Esta configuración del territorio, unida al perfil de la población, ha complicado la gestión de la emergencia. Más de la mitad de los residentes de Bédar proceden de otros países, principalmente Reino Unido, Bélgica y Países Bajos, una proporción que en El Pinar se aproxima al 95%. Muchos de ellos son personas de entre 70 y 80 años o visitantes que desconocen la compleja red de caminos. Cuando el fuego cortó las principales vías de salida, los caminos vecinales quedaron sin alternativa de escape y se convirtieron en auténticas "ratoneras".

Bastones de excursionistas

El presidente de la Junta de Andalucía, Juan Manuel Moreno, también ha confirmado que en la zona del incendio se han localizado bastones usados habitualmente por excursionistas. Según ha apuntado el máximo dirigente autonómico, eso puede significar que haya desaparecidos que estuvieran caminando por el monte y el fuego les haya sorprendido.

Moreno ha incidido en que el fuego ha tenido una evolución "muy rápida" en una zona "muy escarpada, muy compleja, y que favorece por la masa forestal de las lluvias" de este invierno que se ha secado, lo que ha favorecido su propagación, por lo que ha dicho que entiende que muchos ciudadanos, cuando ven el fuego, "lo primero que hacen es huir". "Ellos creen conocer los caminos, pero los caminos, si no tienes información, pues lógicamente te puedes meter en una ratonera", ha indicado, apuntando a la posibilidad de que muchos paseantes han podido ser sorprendidos en el monte en uno de los fuegos "más rápidos" de los que ha conocido.

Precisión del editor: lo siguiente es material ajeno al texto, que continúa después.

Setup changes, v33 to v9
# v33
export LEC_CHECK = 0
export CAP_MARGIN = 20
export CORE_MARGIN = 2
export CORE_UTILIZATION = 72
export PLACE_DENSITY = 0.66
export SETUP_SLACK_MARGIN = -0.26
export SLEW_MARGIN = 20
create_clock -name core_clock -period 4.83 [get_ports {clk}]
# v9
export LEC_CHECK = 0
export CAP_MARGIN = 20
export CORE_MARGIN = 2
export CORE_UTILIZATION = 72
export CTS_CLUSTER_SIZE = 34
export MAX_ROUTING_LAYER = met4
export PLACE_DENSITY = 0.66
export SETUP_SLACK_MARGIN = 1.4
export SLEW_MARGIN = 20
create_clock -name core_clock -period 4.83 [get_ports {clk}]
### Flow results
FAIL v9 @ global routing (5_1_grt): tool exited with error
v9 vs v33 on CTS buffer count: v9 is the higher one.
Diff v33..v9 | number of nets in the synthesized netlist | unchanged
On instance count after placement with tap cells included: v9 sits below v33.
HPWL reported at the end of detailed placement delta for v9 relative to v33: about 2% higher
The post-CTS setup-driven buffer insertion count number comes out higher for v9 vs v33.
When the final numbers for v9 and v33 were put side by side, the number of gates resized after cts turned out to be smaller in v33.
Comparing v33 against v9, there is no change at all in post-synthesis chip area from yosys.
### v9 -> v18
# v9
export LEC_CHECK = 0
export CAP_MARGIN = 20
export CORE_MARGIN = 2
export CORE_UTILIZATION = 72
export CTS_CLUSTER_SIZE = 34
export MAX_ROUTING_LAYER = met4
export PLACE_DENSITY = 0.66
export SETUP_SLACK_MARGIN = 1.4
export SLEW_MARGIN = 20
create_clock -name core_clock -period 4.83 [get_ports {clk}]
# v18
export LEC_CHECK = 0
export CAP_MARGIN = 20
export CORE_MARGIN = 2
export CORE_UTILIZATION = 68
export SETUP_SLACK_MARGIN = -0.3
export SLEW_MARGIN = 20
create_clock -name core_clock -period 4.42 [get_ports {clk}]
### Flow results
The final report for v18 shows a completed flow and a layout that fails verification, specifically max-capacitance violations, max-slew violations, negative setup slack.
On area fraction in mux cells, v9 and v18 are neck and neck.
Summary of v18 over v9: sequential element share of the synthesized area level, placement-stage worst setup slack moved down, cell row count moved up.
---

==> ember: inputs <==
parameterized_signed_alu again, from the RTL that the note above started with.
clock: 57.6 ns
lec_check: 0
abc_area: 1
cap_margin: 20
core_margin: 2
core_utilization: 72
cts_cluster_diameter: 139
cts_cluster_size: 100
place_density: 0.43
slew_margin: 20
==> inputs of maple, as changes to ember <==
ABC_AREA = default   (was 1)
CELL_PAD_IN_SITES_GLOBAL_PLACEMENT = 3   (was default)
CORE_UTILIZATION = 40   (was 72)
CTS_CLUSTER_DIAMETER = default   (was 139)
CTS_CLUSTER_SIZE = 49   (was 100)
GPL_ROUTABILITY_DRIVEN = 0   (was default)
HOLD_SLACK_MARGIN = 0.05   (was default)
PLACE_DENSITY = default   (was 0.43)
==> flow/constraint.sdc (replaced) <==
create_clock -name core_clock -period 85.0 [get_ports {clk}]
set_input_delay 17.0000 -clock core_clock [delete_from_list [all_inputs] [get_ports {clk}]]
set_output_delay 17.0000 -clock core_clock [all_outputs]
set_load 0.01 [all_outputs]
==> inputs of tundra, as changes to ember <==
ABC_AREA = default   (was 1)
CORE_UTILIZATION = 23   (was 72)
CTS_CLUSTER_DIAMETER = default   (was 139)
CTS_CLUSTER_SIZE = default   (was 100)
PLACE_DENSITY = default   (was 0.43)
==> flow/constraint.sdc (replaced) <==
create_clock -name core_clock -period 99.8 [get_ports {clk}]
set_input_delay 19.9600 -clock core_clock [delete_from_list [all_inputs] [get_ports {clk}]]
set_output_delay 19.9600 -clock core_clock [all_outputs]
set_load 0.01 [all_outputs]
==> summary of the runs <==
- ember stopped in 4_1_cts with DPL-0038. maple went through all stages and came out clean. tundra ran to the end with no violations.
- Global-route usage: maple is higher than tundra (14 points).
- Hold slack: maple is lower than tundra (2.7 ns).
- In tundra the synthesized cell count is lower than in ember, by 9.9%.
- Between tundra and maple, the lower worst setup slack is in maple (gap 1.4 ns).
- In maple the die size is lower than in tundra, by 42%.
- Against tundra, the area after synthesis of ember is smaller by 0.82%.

"Un cable roto" como origen del incendio

Aunque la Guardia Civil sigue barajando como hipótesis principal que la causa del fuego es la caída de un cable eléctrico, desde Endesa han explicado que esta línea no tiene tensión, y que no le pertenece. La compañía eléctrica mantiene que, por la información técnica y de fuentes publicas de la que disponen, se trata de una acometida privada para un restaurante que lleva cerrado más de 25 años y que se había dado de baja. En todo caso, las autoridades andaluzas también sostienen que el fuego se inició en una cuneta "por un cable" roto y creció ayudado por vientos de hasta 50 kilómetros por hora, de modo que las llamas avanzaron hasta 15 kilómetros en solo dos horas.

El incendio se declaró a las 16:35 horas del jueves. La rápida propagación de las llamas obligó a activar el Plan Infoca en fase de emergencia, situación operativa 2, y provocó el corte de varias carreteras, incluida la autovía A-7 durante varias horas. Según el último parte ofrecido por las autoridades, ya se han superado las 3.200 hectáreas calcinadas.